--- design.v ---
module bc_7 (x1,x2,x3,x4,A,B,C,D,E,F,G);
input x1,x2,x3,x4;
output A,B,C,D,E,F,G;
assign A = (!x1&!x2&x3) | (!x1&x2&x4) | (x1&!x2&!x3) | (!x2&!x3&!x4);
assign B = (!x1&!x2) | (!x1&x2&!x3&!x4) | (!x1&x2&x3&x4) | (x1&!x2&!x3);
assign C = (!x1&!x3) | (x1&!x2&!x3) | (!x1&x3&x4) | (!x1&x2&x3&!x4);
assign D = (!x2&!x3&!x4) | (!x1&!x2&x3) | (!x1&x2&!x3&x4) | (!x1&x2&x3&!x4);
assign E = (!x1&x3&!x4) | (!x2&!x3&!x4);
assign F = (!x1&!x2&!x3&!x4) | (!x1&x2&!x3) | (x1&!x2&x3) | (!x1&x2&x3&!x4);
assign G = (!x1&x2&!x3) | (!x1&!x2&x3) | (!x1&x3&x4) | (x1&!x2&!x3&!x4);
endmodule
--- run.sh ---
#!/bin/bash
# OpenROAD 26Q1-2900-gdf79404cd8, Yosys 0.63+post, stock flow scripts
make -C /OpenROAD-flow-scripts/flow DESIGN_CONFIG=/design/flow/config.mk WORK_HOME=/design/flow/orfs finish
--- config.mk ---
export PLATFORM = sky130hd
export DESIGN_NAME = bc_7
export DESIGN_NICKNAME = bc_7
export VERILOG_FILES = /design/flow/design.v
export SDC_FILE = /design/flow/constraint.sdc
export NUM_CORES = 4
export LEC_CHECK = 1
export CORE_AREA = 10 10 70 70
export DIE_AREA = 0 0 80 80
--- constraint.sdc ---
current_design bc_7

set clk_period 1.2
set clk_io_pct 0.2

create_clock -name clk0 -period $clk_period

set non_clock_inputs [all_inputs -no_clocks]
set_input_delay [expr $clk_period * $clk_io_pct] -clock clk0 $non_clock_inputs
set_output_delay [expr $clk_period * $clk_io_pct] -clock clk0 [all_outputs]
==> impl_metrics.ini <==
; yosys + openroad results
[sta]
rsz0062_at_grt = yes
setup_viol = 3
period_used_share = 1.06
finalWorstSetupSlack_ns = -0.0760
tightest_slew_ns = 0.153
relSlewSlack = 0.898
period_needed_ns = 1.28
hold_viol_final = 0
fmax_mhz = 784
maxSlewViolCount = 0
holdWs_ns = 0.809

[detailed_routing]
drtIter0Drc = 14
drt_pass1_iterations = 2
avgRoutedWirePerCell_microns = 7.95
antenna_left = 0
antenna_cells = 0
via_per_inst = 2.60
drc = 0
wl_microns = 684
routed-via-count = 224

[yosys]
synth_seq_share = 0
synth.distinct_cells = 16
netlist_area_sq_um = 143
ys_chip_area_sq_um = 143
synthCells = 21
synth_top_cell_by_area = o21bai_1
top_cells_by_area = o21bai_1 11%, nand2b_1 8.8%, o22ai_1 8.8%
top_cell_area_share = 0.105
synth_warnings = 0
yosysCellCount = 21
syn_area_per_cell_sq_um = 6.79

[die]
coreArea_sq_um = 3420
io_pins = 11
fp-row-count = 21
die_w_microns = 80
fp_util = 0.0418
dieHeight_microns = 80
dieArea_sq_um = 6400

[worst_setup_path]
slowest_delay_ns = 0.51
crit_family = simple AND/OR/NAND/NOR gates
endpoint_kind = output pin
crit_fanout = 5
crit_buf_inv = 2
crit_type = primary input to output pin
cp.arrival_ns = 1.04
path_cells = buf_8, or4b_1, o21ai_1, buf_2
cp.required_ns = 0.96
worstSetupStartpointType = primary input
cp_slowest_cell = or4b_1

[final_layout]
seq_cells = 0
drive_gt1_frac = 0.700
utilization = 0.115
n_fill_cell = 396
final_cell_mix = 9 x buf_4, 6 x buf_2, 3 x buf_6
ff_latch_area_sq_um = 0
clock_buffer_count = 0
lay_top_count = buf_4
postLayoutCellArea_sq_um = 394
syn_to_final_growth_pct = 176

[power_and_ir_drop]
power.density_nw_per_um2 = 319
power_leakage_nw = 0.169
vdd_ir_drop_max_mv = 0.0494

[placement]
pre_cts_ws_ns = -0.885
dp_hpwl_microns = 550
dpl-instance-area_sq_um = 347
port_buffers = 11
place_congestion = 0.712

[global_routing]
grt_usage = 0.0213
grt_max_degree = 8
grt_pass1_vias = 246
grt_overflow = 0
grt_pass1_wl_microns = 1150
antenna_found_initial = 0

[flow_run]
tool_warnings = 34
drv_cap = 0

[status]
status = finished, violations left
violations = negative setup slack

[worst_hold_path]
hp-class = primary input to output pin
==
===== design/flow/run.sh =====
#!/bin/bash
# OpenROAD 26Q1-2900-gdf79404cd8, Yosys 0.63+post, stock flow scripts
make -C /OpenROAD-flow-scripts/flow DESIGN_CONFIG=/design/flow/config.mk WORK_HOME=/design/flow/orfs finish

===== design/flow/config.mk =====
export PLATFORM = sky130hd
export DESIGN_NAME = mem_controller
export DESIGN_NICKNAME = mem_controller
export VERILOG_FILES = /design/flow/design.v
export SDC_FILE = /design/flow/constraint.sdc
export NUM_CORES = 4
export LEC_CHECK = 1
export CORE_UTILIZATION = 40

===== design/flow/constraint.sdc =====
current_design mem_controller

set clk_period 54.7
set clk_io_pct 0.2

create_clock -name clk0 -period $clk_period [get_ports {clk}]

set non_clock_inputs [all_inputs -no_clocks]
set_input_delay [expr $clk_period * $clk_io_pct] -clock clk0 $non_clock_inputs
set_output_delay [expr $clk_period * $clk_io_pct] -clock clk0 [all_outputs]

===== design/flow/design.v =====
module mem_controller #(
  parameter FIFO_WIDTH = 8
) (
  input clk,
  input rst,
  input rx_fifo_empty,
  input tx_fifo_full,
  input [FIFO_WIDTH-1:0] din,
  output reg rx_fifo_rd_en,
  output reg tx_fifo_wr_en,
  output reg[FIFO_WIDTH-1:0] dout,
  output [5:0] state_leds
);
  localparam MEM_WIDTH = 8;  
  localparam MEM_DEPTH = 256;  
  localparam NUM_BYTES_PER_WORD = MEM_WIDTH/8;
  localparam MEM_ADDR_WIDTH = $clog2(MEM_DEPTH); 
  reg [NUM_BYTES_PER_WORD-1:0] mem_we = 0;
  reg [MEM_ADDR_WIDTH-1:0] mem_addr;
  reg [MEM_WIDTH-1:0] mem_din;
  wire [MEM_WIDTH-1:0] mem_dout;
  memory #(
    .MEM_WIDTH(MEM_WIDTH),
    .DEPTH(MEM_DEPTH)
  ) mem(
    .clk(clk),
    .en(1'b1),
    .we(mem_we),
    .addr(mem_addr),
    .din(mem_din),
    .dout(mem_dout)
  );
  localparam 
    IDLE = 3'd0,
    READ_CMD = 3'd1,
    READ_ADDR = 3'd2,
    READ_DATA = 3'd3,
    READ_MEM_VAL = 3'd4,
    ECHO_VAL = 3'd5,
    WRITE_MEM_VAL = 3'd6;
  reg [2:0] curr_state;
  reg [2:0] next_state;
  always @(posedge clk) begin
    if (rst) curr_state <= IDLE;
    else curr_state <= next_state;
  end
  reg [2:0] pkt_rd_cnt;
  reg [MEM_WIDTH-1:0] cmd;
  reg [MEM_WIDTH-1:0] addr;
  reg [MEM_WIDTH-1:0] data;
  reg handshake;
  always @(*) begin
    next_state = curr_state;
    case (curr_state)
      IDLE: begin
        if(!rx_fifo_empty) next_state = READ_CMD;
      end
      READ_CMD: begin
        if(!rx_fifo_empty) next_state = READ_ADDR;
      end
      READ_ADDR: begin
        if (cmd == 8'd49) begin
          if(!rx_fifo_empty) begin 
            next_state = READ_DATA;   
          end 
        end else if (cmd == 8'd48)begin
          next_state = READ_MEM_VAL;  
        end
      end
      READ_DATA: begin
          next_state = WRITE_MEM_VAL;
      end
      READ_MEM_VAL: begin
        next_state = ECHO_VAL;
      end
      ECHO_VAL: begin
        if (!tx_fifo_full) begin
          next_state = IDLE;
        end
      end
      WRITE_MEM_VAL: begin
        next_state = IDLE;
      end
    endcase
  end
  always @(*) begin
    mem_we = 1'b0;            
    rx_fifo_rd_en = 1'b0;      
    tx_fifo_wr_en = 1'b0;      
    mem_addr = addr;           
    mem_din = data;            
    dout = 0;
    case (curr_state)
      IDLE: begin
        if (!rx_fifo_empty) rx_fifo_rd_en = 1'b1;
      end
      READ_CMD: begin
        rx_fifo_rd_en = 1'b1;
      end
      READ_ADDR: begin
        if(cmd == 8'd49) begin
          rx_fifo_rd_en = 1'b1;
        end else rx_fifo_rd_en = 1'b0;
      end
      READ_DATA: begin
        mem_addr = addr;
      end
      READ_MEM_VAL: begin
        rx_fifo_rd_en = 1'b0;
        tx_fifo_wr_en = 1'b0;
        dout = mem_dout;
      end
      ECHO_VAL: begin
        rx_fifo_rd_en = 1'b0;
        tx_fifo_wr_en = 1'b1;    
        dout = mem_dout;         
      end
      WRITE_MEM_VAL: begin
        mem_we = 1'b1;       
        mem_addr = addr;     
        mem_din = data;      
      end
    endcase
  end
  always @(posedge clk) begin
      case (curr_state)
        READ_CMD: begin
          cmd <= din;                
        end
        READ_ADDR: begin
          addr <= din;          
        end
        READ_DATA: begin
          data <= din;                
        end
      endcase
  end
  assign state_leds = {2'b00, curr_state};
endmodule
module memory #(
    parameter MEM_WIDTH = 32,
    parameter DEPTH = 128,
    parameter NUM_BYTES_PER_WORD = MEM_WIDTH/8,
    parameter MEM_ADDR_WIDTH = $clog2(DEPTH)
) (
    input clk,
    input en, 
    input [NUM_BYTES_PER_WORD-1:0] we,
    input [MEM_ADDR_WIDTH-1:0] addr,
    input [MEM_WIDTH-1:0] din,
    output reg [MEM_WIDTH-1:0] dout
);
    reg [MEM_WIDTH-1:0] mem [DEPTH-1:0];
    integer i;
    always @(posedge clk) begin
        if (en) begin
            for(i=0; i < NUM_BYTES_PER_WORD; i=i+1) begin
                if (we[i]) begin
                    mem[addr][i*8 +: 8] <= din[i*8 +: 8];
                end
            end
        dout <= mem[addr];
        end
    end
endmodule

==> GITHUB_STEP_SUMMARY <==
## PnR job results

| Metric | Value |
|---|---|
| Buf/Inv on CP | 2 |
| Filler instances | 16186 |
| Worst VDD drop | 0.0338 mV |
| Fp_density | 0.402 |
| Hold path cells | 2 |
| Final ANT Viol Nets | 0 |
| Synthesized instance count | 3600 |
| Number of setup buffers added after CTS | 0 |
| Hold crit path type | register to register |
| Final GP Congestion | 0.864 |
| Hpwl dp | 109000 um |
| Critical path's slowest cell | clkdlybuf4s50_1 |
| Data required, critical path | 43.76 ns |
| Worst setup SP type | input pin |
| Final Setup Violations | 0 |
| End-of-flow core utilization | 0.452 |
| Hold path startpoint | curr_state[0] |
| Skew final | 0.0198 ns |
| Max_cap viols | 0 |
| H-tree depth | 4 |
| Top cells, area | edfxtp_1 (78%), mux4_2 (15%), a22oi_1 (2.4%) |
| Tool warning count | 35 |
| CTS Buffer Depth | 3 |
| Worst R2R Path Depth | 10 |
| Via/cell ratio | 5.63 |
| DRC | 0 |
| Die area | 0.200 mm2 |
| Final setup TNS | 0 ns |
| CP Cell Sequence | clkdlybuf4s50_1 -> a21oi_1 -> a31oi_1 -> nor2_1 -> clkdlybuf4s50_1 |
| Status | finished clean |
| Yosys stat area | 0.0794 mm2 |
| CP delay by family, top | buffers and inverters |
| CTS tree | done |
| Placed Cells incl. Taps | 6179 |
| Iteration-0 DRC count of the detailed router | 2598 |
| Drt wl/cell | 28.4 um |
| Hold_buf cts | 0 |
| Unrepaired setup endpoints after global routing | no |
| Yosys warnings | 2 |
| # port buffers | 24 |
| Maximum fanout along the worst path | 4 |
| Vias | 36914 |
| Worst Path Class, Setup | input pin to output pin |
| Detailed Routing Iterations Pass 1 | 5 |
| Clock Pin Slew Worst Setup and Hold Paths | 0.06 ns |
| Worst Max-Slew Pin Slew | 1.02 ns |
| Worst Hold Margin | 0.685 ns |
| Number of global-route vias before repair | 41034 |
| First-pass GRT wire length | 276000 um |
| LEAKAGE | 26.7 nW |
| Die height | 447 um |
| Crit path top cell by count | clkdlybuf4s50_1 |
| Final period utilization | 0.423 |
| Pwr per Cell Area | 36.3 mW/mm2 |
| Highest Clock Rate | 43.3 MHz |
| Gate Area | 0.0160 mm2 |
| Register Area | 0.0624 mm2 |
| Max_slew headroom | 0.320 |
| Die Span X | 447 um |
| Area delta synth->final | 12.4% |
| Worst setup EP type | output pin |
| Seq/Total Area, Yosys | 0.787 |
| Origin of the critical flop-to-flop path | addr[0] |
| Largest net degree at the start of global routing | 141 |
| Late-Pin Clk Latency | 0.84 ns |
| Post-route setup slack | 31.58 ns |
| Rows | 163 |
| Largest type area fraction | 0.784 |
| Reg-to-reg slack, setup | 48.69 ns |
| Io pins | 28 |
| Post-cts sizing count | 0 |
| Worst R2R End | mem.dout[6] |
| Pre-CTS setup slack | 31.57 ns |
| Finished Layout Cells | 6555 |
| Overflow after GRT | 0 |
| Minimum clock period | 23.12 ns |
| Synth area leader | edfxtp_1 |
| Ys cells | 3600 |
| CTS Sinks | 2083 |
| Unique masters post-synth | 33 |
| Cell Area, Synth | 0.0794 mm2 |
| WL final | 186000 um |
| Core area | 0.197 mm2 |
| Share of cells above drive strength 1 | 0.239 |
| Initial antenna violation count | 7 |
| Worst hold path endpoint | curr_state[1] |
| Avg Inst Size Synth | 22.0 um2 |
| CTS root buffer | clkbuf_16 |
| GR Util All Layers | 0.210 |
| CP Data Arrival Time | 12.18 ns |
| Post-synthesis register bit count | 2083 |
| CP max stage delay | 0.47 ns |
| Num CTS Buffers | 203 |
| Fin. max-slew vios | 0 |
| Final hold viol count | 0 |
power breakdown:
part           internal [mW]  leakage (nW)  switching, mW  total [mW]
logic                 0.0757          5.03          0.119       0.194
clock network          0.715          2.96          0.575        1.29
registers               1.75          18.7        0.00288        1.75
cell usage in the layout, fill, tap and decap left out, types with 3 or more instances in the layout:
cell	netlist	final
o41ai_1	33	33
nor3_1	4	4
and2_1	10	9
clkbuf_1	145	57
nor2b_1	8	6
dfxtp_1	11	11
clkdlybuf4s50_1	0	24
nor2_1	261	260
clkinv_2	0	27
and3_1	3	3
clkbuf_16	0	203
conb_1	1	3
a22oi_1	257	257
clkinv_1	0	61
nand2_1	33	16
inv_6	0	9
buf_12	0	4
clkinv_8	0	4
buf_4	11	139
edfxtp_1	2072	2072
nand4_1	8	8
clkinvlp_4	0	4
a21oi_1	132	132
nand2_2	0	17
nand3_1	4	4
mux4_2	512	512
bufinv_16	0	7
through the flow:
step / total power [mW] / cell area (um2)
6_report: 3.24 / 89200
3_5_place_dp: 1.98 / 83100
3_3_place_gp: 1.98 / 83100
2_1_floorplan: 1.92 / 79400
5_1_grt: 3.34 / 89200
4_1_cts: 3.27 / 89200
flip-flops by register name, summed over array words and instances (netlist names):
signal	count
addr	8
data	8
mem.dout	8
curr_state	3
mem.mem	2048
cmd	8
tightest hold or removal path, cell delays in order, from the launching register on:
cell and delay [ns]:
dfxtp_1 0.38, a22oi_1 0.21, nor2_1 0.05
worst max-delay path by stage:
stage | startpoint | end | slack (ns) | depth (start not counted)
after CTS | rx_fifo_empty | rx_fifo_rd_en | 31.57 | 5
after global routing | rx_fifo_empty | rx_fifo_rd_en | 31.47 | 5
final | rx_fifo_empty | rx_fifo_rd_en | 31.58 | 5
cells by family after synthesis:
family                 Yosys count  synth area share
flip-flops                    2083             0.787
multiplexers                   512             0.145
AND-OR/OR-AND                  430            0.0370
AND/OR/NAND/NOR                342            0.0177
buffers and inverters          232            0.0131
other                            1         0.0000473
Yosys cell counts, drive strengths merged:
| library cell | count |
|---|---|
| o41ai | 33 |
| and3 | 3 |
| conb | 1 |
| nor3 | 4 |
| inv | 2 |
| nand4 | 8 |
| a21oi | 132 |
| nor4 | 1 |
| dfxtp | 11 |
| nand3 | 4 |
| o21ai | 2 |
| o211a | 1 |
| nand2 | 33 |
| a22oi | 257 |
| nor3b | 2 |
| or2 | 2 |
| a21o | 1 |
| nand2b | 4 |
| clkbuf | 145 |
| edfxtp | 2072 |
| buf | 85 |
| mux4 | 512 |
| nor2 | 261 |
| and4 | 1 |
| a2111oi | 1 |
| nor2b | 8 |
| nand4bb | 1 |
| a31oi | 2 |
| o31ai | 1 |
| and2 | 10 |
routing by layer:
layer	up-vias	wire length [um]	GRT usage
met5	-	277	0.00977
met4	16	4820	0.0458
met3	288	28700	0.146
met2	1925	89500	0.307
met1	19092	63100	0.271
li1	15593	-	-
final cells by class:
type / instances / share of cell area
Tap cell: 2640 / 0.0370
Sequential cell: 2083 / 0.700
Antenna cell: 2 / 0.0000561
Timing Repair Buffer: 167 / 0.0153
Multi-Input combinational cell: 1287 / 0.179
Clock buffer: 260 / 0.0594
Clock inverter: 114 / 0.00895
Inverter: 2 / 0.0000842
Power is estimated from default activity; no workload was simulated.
--
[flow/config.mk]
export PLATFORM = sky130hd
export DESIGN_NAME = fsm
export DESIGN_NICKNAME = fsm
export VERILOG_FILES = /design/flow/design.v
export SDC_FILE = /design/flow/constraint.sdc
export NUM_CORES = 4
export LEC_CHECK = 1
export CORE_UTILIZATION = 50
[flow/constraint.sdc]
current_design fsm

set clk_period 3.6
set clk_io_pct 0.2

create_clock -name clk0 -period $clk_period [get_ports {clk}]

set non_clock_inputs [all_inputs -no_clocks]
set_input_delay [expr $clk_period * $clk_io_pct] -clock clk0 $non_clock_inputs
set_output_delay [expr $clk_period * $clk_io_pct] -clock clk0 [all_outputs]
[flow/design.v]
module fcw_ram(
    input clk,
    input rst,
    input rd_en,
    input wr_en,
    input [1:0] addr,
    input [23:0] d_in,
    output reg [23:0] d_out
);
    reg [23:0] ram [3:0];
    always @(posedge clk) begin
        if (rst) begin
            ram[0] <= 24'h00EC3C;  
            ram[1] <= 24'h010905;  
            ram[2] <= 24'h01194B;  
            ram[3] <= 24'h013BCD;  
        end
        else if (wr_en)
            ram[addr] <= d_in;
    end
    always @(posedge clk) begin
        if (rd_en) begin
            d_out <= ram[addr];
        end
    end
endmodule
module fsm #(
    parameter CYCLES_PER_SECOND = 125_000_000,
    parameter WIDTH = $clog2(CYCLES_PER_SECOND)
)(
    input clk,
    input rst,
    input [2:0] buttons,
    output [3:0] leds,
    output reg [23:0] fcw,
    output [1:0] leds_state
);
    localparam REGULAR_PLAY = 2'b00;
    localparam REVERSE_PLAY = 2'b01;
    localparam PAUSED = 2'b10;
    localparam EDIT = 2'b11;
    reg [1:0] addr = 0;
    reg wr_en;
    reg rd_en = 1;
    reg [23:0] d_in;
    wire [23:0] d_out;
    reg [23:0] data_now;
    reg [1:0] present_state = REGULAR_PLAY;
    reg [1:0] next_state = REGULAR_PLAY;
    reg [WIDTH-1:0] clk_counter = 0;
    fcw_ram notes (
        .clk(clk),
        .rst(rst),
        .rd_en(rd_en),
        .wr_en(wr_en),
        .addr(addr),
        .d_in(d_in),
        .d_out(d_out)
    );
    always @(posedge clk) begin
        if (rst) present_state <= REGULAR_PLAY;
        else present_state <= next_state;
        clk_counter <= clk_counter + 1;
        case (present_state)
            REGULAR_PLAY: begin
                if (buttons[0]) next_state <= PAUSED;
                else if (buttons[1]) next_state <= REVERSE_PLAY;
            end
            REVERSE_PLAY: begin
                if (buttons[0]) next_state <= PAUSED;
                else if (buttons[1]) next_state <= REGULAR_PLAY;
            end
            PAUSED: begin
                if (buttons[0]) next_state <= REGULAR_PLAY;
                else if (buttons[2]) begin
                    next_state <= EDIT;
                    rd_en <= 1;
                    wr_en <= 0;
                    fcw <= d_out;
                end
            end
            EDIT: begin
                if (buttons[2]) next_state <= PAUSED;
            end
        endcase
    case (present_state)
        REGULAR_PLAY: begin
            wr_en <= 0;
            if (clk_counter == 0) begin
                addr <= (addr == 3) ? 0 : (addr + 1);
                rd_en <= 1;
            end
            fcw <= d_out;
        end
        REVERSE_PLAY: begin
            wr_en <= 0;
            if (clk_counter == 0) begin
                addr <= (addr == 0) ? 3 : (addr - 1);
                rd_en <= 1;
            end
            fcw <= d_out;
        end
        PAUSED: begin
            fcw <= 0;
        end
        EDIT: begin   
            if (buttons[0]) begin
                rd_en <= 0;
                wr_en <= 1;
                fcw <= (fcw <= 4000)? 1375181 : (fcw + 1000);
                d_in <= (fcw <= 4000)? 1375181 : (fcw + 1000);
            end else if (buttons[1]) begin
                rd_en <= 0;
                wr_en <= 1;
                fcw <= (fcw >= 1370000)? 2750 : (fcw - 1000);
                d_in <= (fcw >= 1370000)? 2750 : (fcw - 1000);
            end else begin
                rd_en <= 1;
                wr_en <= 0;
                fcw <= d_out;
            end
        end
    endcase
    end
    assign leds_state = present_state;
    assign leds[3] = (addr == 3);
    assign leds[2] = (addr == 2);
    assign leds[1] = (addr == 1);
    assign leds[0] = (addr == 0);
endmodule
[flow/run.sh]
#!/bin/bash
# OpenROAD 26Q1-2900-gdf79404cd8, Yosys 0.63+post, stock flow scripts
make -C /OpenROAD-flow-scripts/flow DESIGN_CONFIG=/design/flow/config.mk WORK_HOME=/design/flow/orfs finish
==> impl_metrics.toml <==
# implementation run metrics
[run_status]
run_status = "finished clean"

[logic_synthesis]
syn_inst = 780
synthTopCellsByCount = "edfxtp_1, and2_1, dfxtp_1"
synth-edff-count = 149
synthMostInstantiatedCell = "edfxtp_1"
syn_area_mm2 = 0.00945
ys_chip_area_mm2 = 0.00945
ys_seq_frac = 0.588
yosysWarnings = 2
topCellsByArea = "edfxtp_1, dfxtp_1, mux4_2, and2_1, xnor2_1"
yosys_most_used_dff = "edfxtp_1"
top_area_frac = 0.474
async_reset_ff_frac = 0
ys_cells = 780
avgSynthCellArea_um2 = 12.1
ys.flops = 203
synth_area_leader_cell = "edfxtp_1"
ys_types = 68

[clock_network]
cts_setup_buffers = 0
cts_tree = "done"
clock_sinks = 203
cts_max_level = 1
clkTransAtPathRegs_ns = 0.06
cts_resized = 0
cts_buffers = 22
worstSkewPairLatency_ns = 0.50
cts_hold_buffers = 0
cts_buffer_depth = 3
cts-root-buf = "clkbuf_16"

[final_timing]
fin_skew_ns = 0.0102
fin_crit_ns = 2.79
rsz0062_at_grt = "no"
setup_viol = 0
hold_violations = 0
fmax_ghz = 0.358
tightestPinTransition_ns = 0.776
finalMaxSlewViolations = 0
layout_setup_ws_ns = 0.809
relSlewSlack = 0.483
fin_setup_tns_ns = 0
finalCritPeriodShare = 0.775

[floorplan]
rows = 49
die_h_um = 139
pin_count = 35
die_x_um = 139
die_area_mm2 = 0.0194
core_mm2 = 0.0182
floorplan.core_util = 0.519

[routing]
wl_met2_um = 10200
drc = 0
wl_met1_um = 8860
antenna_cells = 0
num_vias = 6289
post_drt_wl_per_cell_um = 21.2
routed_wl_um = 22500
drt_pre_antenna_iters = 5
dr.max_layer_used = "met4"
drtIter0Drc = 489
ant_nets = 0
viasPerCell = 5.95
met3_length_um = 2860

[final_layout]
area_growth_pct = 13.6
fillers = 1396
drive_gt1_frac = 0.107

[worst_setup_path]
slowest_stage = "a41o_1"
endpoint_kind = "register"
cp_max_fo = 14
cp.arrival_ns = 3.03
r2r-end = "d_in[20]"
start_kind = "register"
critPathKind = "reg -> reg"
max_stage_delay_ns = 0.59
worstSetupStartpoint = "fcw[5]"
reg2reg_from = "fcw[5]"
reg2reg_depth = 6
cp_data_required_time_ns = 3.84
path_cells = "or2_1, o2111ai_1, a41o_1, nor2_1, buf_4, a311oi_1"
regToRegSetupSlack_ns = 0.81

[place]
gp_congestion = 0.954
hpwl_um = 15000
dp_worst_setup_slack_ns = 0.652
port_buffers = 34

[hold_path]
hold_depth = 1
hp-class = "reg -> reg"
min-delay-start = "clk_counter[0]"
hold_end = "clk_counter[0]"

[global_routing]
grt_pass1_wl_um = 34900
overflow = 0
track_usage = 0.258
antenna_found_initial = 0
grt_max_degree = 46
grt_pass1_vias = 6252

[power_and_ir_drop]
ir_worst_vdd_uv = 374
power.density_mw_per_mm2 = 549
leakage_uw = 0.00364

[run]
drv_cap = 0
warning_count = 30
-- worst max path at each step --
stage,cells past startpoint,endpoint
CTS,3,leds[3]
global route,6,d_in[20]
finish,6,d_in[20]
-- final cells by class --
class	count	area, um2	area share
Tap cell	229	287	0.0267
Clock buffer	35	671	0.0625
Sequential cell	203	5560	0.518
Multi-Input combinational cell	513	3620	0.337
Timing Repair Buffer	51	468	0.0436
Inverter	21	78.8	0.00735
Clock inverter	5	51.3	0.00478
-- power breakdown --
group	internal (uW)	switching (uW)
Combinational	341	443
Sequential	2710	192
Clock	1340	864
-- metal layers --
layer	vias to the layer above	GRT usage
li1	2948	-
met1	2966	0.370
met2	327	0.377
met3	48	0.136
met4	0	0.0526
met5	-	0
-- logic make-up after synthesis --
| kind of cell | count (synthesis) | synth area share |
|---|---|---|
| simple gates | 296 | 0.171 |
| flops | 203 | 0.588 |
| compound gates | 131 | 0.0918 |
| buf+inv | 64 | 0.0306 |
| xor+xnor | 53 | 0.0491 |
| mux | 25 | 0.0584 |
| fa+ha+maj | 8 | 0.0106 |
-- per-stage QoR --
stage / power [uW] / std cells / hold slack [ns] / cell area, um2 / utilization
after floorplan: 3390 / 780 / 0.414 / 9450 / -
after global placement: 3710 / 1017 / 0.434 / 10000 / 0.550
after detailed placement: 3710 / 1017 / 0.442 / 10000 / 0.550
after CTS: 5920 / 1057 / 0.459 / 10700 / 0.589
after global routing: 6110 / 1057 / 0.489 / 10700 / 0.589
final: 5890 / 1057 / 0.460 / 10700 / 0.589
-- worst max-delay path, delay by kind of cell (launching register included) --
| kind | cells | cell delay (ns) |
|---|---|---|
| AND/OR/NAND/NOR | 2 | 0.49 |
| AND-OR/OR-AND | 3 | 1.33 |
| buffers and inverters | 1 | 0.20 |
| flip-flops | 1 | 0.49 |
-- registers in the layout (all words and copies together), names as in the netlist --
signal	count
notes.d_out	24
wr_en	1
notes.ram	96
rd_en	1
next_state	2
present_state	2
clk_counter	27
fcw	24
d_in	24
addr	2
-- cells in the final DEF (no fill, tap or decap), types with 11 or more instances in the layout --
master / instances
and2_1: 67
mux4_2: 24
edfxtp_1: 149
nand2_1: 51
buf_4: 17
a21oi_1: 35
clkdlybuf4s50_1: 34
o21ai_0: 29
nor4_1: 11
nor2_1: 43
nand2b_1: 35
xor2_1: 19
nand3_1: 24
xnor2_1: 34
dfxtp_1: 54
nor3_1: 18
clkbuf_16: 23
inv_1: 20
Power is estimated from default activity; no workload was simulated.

### Directions for this task:
In the data above, find the line with "setup_viol = 3" and the line with "synth.distinct_cells = 16". Retype both, plus every line between them, exactly.

### Solution for this task:
setup_viol = 3
period_used_share = 1.06
finalWorstSetupSlack_ns = -0.0760
tightest_slew_ns = 0.153
relSlewSlack = 0.898
period_needed_ns = 1.28
hold_viol_final = 0
fmax_mhz = 784
maxSlewViolCount = 0
holdWs_ns = 0.809

[detailed_routing]
drtIter0Drc = 14
drt_pass1_iterations = 2
avgRoutedWirePerCell_microns = 7.95
antenna_left = 0
antenna_cells = 0
via_per_inst = 2.60
drc = 0
wl_microns = 684
routed-via-count = 224

[yosys]
synth_seq_share = 0
synth.distinct_cells = 16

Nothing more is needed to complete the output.